Невозможное вчера – становилось естественным сегодня. Весной 1986 года от нас по устоявшейся охранительной традиции пытались скрыть новость об аварии на Чернобыльской АЭС, но очень скоро в том, чтобы глушить «вражьи» западные голоса не было надобности. В отечественных СМИ не оставалось запретных тем, событий и лиц, свободных от критики. Семидесятилетие Октябрьской революции в духе установленных традиций ещё отметили, но как-то незаметно стало незазорно сомневаться и в её завоеваниях, и в роли партии как руководящей и направляющей силы общества. Крушение прежних идеалов, болезненное для старшего поколения, в то же время порождало и надежды, во многом – наивные. Казалось, стоит отринуть старое, и заживём как у них, при строе, который совсем не загнивает, в чем были уверены десятилетиями.
В обреченности системы, рухнувшей от первых дуновений свежего ветра, сомневались только самые упёртые. Очевидная слабость проявлялась и в пустых магазинных прилавках, и в том, как при ослаблении партийного контроля расползались по отдельным квартирам национальные окраины, а коммунистические режимы в Восточной Европе падали один за другим. В то же время словоохотливость Михаила Горбачева и его способность говорить без бумажки, так полюбившиеся в начале деятельности, многих стали откровенно раздражать. Прошло и очарование Раисой Максимовной, чьё присутствие рядом с супругом вызывало домыслы и кривотолки.
В самый драматичный, последний год нахождения у власти Горбачев по сути стал заложником начатой им перестройки. Для консерваторов, сторонников твердой линии, эта политика была чересчур радикальна. Либералам, желавшим ещё более крутых преобразований, попытки советского президента реформировать систему и обновить Союз, наоборот, казались возвратом к старому, отжившему. Трагизм положения Михаила Горбачева заключался в том, что он стал не нужен ни тем, ни другим. Одни не видели ему места на политической сцене до и во время известных событий августа 1991-го, другие – после.
Путч не только поставил крест на карьере и стал личной драмой Михаила Сергеевича. В те дни наглядно проявилось, что власть при её внешней притягательности не делает счастливым. Теперь известно, к каким тяжелым последствиям для здоровья Раисы Максимовны привели августовские потрясения и чем все это обернулось. Обстоятельства, сопровождавшие вынужденную отставку, и дальнейшая жизнь экс-президента придали его образу человеческие черты, которых лишены политики-небожители.

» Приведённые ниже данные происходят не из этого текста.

File: src/memPkg.sv
package memPkg;

    localparam int nickWidth = 4; // load-store buffer tag width.

    typedef enum logic {
        memLoad,
        memStore
    } memOp;

    // access length, 1, 2 or 4 bytes.
    typedef enum logic [1:0] {
        lenByte,
        lenHalf,
        lenWord
    } memLen;

    typedef struct packed {
        memOp        op;
        memLen       len;
        logic [31:0] addr;
        logic [31:0] data; // store data, low bytes first.
    } memReq;

    typedef struct packed {
        memReq                request;
        logic [nickWidth-1:0] nick;
    } lsuReq;

    typedef struct packed {
        logic [31:0]          data;
        logic [nickWidth-1:0] nick;
    } lsuResp;

    typedef enum logic [1:0] {
        ctrlIdle,
        ctrlData,   // byte-serial access for the data port.
        ctrlFetch,  // byte-serial access for the fetch port.
        ctrlFinish  // last ram read of a load.
    } ctrlState;

endpackage

File: src/memCtrl.sv
`timescale 1ns/1ps

module memCtrl #(
    parameter int ramAddrBits = 10
) (
    input  logic                   clk,
    input  logic                   rst,
    input  logic                   rdy,

    input  logic                   dataEn,
    input  memPkg::memReq          dataReq,
    output logic                   dataWait,
    output logic                   dataDone,
    output logic [31:0]            dataRdata,

    input  logic                   fetchEn,
    input  memPkg::memReq          fetchReq,
    output logic                   fetchWait,
    output logic                   fetchDone,
    output logic [31:0]            fetchRdata,

    output logic [ramAddrBits-1:0] ramAddr,
    output logic                   ramWe,
    output logic [7:0]             ramWdata,
    input  logic [7:0]             ramRdata
);

    memPkg::ctrlState       state;
    memPkg::memReq          cur;
    logic                   lastFetch; // port served last, also the current owner.
    logic [1:0]             cnt;
    logic [1:0]             lastCnt;
    logic                   busy;
    logic                   grantData;
    logic                   grantFetch;
    logic                   capture;
    logic [1:0]             lane;
    logic [31:0]            loadBuf;
    logic [31:0]            loadWord;
    logic [31:0]            rdataReg;
    logic [ramAddrBits-1:0] byteAddr;
    logic [ramAddrBits-1:0] heldAddr;

    assign busy      = (state == memPkg::ctrlData) || (state == memPkg::ctrlFetch);
    assign dataWait  = state != memPkg::ctrlIdle;
    assign fetchWait = state != memPkg::ctrlIdle;

    // round robin when both ask.
    assign grantFetch = fetchEn && (!dataEn || !lastFetch);
    assign grantData  = dataEn && !grantFetch;

    always_comb begin
        case (cur.len)
            memPkg::lenByte: lastCnt = 2'd0;
            memPkg::lenHalf: lastCnt = 2'd1;
            default:         lastCnt = 2'd3;
        endcase
    end

    assign byteAddr = cur.addr[ramAddrBits-1:0] + ramAddrBits'(cnt);

    // while frozen keep the last address so the pending read byte survives.
    assign ramAddr  = rdy ? byteAddr : heldAddr;
    assign ramWe    = rdy && busy && (cur.op == memPkg::memStore);
    assign ramWdata = cur.data[{cnt, 3'b000} +: 8];

    // read data trails the address by one cycle.
    assign capture = (busy && cur.op == memPkg::memLoad && cnt != 2'd0)
                     || (state == memPkg::ctrlFinish);
    assign lane    = (state == memPkg::ctrlFinish) ? cnt : cnt - 2'd1;

    always_comb begin
        loadWord = loadBuf;
        loadWord[{lane, 3'b000} +: 8] = ramRdata;
    end

    assign dataRdata  = rdataReg;
    assign fetchRdata = rdataReg;

    always_ff @(posedge clk) begin
        if (rst) begin
            state     <= memPkg::ctrlIdle;
            lastFetch <= 1'b0;
            cnt       <= 2'd0;
            dataDone  <= 1'b0;
            fetchDone <= 1'b0;
        end else if (rdy) begin
            dataDone  <= 1'b0;
            fetchDone <= 1'b0;
            case (state)
                memPkg::ctrlIdle: begin
                    cnt <= 2'd0;
                    if (grantFetch) begin
                        state     <= memPkg::ctrlFetch;
                        lastFetch <= 1'b1;
                    end else if (grantData) begin
                        state     <= memPkg::ctrlData;
                        lastFetch <= 1'b0;
                    end
                end
                memPkg::ctrlData, memPkg::ctrlFetch: begin
                    if (cnt != lastCnt) begin
                        cnt <= cnt + 2'd1;
                    end else if (cur.op == memPkg::memStore) begin
                        state     <= memPkg::ctrlIdle; // last byte written.
                        dataDone  <= !lastFetch;
                        fetchDone <= lastFetch;
                    end else begin
                        state <= memPkg::ctrlFinish;
                    end
                end
                memPkg::ctrlFinish: begin
                    state     <= memPkg::ctrlIdle;
                    dataDone  <= !lastFetch;
                    fetchDone <= lastFetch;
                end
                default: state <= memPkg::ctrlIdle;
            endcase
        end
    end

    always_ff @(posedge clk) begin
        if (rdy) begin
            heldAddr <= byteAddr;
            if (state == memPkg::ctrlIdle && (grantFetch || grantData)) begin
                cur     <= grantFetch ? fetchReq : dataReq;
                loadBuf <= '0; // upper bytes stay zero for short loads.
            end else if (capture) begin
                loadBuf <= loadWord;
            end
            if (state == memPkg::ctrlFinish) begin
                rdataReg <= loadWord;
            end
        end
    end

endmodule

Один лишь факт присутствия на личном сайте Горбачева странички, посвящённой покойной жене, сам по себе красноречив. И признание ошибок, на что не всякий из власть имущих способен, дорогого стоит. И благотворительные проекты, связанные с лечением детей, куда уходят заработанные чтением лекций миллионы долларов. И неравнодушие к общественно-политической ситуации в стране, критичный разбор того, что происходит, не может не вызывать уважения.
Откровенно говоря, отношение к Горбачеву тех, кто пришел ему на смену, всегда было не очень благожелательным. Хотя уж кто-кто, а правящий класс, в отличие от простых людей, мог быть ему благодарен. Далеко не каждый достиг бы нынешних высот и уж тем более не сколотил бы приличного состояния, не будь в стране перестройки. Непринято больше привечать революционную стихию восьмидесятых, когда выступил в прямом эфире с трибуны съезда – и стал кумиром миллионов. Политика совсем недолго побыла публичной, чтобы для общего спокойствия снова скрыться под ковром.
Потерявший кресло в массовом сознании может восприниматься как неудачник. То ли дело катком проезжаться по противникам и безгранично царствовать, за такую крутость и Грозным, и Великим нарекут. Когда-то придёт осознание роли, которую сыграл в истории Михаил Горбачев. Но это будет совсем в другой стране – не по названию, а по духу.